Uber and Lyft Are Officially Part of the Healthcare System

• https://motherboard.vice.com

The US has one of the most wasteful healthcare systems in the world—we spend around 17 percent of our GDP on health, but experience poorer health outcomes than most other high-income countries. Part of that excess spending is lost to no-shows: patients who don't come to their appointments cost the health system an estimated $150 billion per year, partly because 3.6 million people can't access adequate transport on time.

Rideshare companies have been positioning themselves to help close that gap, while angling to get government funding to take patients to health appointments. Uber and Lyft have built partnerships with insurance companies, hospital systems, and clinics in hopes they can provide more efficient, non-emergency transport for patients trying to get to their appointments.

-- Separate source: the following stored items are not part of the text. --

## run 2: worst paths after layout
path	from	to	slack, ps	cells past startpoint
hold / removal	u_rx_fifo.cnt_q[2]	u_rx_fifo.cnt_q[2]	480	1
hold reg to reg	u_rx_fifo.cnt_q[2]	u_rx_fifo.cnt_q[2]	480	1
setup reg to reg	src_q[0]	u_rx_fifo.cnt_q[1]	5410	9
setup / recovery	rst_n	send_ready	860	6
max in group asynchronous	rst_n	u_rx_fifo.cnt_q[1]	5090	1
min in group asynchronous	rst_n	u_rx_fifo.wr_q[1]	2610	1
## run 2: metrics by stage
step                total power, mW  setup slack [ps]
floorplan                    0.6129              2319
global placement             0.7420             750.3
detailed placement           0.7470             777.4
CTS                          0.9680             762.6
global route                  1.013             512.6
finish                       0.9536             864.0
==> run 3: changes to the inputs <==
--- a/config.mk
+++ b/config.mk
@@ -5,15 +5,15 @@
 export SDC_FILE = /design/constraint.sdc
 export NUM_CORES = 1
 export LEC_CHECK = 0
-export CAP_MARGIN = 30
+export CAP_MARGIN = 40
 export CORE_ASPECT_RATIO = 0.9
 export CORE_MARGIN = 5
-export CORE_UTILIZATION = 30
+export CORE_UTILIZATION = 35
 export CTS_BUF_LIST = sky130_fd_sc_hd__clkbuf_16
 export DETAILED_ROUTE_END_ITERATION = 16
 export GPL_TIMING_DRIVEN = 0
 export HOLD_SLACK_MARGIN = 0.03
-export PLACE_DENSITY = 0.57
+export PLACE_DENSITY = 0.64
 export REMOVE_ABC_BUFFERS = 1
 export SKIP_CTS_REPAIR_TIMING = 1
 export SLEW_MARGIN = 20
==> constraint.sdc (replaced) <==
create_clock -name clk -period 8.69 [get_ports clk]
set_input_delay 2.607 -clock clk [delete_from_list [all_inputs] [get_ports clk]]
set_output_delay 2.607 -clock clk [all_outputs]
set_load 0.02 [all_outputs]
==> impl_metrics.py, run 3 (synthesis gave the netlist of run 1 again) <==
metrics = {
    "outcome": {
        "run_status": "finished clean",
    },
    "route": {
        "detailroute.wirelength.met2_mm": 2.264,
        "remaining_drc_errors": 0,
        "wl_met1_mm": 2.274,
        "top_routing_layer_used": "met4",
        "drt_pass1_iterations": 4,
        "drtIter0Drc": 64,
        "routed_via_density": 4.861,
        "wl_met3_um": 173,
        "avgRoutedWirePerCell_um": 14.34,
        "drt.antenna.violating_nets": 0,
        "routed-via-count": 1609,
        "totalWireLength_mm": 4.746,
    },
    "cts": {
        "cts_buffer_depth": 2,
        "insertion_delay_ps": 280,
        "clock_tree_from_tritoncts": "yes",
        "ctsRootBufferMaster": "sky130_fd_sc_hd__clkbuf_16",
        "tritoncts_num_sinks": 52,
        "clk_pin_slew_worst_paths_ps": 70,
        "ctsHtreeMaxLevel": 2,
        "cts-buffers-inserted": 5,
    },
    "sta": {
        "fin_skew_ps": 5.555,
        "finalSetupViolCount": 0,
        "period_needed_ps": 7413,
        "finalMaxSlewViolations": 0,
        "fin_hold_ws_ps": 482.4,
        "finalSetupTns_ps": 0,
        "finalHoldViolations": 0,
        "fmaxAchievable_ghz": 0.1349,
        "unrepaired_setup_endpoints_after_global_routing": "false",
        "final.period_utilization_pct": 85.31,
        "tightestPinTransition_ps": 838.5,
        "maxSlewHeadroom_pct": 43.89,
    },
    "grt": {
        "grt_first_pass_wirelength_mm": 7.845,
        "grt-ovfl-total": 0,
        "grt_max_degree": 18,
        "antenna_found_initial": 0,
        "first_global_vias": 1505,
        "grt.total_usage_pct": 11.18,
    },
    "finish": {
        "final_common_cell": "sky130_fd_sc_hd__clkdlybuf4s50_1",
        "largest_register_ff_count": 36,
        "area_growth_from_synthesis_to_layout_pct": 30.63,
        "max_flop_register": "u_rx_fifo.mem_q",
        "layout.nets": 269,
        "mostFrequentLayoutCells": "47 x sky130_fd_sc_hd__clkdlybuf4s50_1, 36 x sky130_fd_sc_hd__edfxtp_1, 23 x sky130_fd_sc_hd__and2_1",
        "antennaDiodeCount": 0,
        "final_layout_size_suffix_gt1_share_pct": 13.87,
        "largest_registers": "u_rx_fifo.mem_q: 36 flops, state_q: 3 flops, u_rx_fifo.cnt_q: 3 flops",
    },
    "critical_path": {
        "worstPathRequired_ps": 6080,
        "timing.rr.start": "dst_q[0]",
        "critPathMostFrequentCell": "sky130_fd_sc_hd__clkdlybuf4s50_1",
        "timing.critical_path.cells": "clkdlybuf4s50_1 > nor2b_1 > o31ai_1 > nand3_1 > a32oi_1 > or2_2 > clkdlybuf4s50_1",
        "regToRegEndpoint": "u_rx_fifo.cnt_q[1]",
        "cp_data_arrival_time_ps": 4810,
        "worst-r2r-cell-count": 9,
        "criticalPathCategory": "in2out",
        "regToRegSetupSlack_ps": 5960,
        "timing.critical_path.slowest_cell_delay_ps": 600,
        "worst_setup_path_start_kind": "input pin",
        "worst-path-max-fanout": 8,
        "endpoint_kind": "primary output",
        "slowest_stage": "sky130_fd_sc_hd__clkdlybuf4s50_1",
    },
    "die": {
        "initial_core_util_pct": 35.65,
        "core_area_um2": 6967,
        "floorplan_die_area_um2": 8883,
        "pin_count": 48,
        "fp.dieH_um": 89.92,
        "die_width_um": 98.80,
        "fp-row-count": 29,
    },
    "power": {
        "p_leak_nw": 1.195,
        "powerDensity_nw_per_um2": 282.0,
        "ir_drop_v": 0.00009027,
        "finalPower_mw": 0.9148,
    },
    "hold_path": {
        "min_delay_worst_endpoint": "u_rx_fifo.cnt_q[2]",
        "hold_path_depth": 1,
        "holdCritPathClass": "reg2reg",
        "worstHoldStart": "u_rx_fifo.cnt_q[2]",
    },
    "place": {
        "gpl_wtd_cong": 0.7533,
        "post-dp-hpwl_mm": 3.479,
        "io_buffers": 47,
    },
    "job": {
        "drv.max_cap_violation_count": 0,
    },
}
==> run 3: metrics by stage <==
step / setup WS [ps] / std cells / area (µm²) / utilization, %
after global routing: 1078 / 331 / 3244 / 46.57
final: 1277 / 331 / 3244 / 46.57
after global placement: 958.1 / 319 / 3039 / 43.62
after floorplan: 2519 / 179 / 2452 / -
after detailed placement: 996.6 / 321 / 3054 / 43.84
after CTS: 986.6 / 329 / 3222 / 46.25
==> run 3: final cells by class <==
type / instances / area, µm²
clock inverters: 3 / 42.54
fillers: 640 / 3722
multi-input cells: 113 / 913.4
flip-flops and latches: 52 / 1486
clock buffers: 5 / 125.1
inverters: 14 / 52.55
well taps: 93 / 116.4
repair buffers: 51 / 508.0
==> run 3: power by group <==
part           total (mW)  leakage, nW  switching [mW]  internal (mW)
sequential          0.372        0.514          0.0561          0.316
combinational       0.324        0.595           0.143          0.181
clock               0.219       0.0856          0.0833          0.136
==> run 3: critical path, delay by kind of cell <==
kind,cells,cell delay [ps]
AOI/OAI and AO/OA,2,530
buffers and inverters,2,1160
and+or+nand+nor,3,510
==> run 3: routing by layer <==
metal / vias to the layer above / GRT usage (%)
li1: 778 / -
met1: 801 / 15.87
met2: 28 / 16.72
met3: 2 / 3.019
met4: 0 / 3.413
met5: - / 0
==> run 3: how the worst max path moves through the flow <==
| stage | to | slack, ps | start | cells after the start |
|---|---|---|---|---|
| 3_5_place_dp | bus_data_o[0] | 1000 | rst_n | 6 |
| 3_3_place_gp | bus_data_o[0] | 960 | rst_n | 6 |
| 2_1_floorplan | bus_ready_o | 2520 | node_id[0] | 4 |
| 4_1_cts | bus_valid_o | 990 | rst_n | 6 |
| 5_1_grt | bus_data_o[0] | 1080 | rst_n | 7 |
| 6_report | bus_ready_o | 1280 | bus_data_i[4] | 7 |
<file path="src/rtl/vga_ctrl.sv">
// vga_ctrl: VGA timing generator.
// Runs the horizontal/vertical position counters and produces sync pulses
// and a pixel-request coordinate one clock ahead of the active window. The
// content stage answers one clock later on pix_data. That data is gated onto
// rgb only while the active window is open.
module vga_ctrl #(
  parameter int   H_SYNC   = 96,
  parameter int   H_BACK   = 48,
  parameter int   H_VALID  = 640,
  parameter int   H_FRONT  = 16,
  parameter int   V_SYNC   = 2,
  parameter int   V_BACK   = 33,
  parameter int   V_VALID  = 480,
  parameter int   V_FRONT  = 10,
  parameter logic SYNC_POL = 1'b0
) (
  input  logic        vga_clk,
  input  logic        sys_rst,
  input  logic [15:0] pix_data,
  output logic [9:0]  pix_x,
  output logic [9:0]  pix_y,
  output logic        hsync,
  output logic        vsync,
  output logic        rgb_valid,
  output logic [15:0] rgb,
  output logic        frame_start
);

  // Totals and window edges. Every comparison runs at counter width.
  localparam int H_TOTAL = H_SYNC + H_BACK + H_VALID + H_FRONT;
  localparam int V_TOTAL = V_SYNC + V_BACK + V_VALID + V_FRONT;
  localparam int HS      = H_SYNC + H_BACK;
  localparam int VS      = V_SYNC + V_BACK;

  localparam logic [9:0] H_LAST      = 10'(H_TOTAL - 1);
  localparam logic [9:0] V_LAST      = 10'(V_TOTAL - 1);
  localparam logic [9:0] H_SYNC_END  = 10'(H_SYNC);
  localparam logic [9:0] V_SYNC_END  = 10'(V_SYNC);
  localparam logic [9:0] H_ACT_START = 10'(HS);
  localparam logic [9:0] H_ACT_END   = 10'(HS + H_VALID);
  localparam logic [9:0] H_REQ_START = 10'(HS - 1);
  localparam logic [9:0] H_REQ_END   = 10'(HS + H_VALID - 1);
  localparam logic [9:0] V_ACT_START = 10'(VS);
  localparam logic [9:0] V_ACT_END   = 10'(VS + V_VALID);
  localparam logic [9:0] POS_NONE    = 10'h3FF;

  logic [9:0] cnt_h;
  logic [9:0] cnt_v;

  logic       h_active;
  logic       h_request;
  logic       v_active;

  // Position counters: cnt_h sweeps each line; cnt_v advances on the last clock of a line.
  always_ff @(posedge vga_clk) begin
    if (sys_rst) begin
      cnt_h <= 10'd0;
      cnt_v <= 10'd0;
    end else if (cnt_h == H_LAST) begin
      cnt_h <= 10'd0;
      if (cnt_v == V_LAST) begin
        cnt_v <= 10'd0;
      end else begin
        cnt_v <= cnt_v + 10'd1;
      end
    end else begin
      cnt_h <= cnt_h + 10'd1;
    end
  end

  // Window decodes. The request window is the active window moved one clock earlier in x only.
  always_comb begin
    h_active  = (cnt_h >= H_ACT_START) && (cnt_h < H_ACT_END);
    h_request = (cnt_h >= H_REQ_START) && (cnt_h < H_REQ_END);
    v_active  = (cnt_v >= V_ACT_START) && (cnt_v < V_ACT_END);
  end

  // Output decode. Reset forces the idle levels so nothing leaks before the first frame.
  always_comb begin
    hsync       = SYNC_POL;
    vsync       = SYNC_POL;
    rgb_valid   = 1'b0;
    rgb         = 16'h0000;
    pix_x       = POS_NONE;
    pix_y       = POS_NONE;
    frame_start = 1'b0;
    if (sys_rst) begin
      hsync       = SYNC_POL;
      vsync       = SYNC_POL;
      rgb_valid   = 1'b0;
      rgb         = 16'h0000;
      pix_x       = POS_NONE;
      pix_y       = POS_NONE;
      frame_start = 1'b0;
    end else begin
      hsync       = (cnt_h < H_SYNC_END) ? SYNC_POL : ~SYNC_POL;
      vsync       = (cnt_v < V_SYNC_END) ? SYNC_POL : ~SYNC_POL;
      rgb_valid   = h_active && v_active;
      rgb         = (h_active && v_active) ? pix_data : 16'h0000;
      frame_start = (cnt_h == 10'd0) && (cnt_v == 10'd0);
      if (h_request && v_active) begin
        // The content stage answers one clock later, when cnt_h reaches the active column.
        pix_x = cnt_h - H_REQ_START;
        pix_y = cnt_v - V_ACT_START;
      end else begin
        pix_x = POS_NONE;
        pix_y = POS_NONE;
      end
    end
  end

endmodule

</file>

And they say they can save our healthcare system plenty of money doing it.

"For the past three years, we've been focused on non-emergency transport," Megan Callahan, Lyft's Vice President of health, told me through email. "In that time, we've seen endless examples of the positive impact transportation can have...not just on improving overall health, but also by saving costs and increasing operational efficiencies for our healthcare partners."

Earlier this month Lyft announced an expanded partnership with Medicare Advantage plans from health insurance companies BlueCross BlueShield and Humana. Medicare Advantage is a government program for people over 65. Essentially, patients enrolled in these insurance plans, which are funded with government dollars, can access rides to their appointments through Lyft. The rides are billed to their health insurance plan.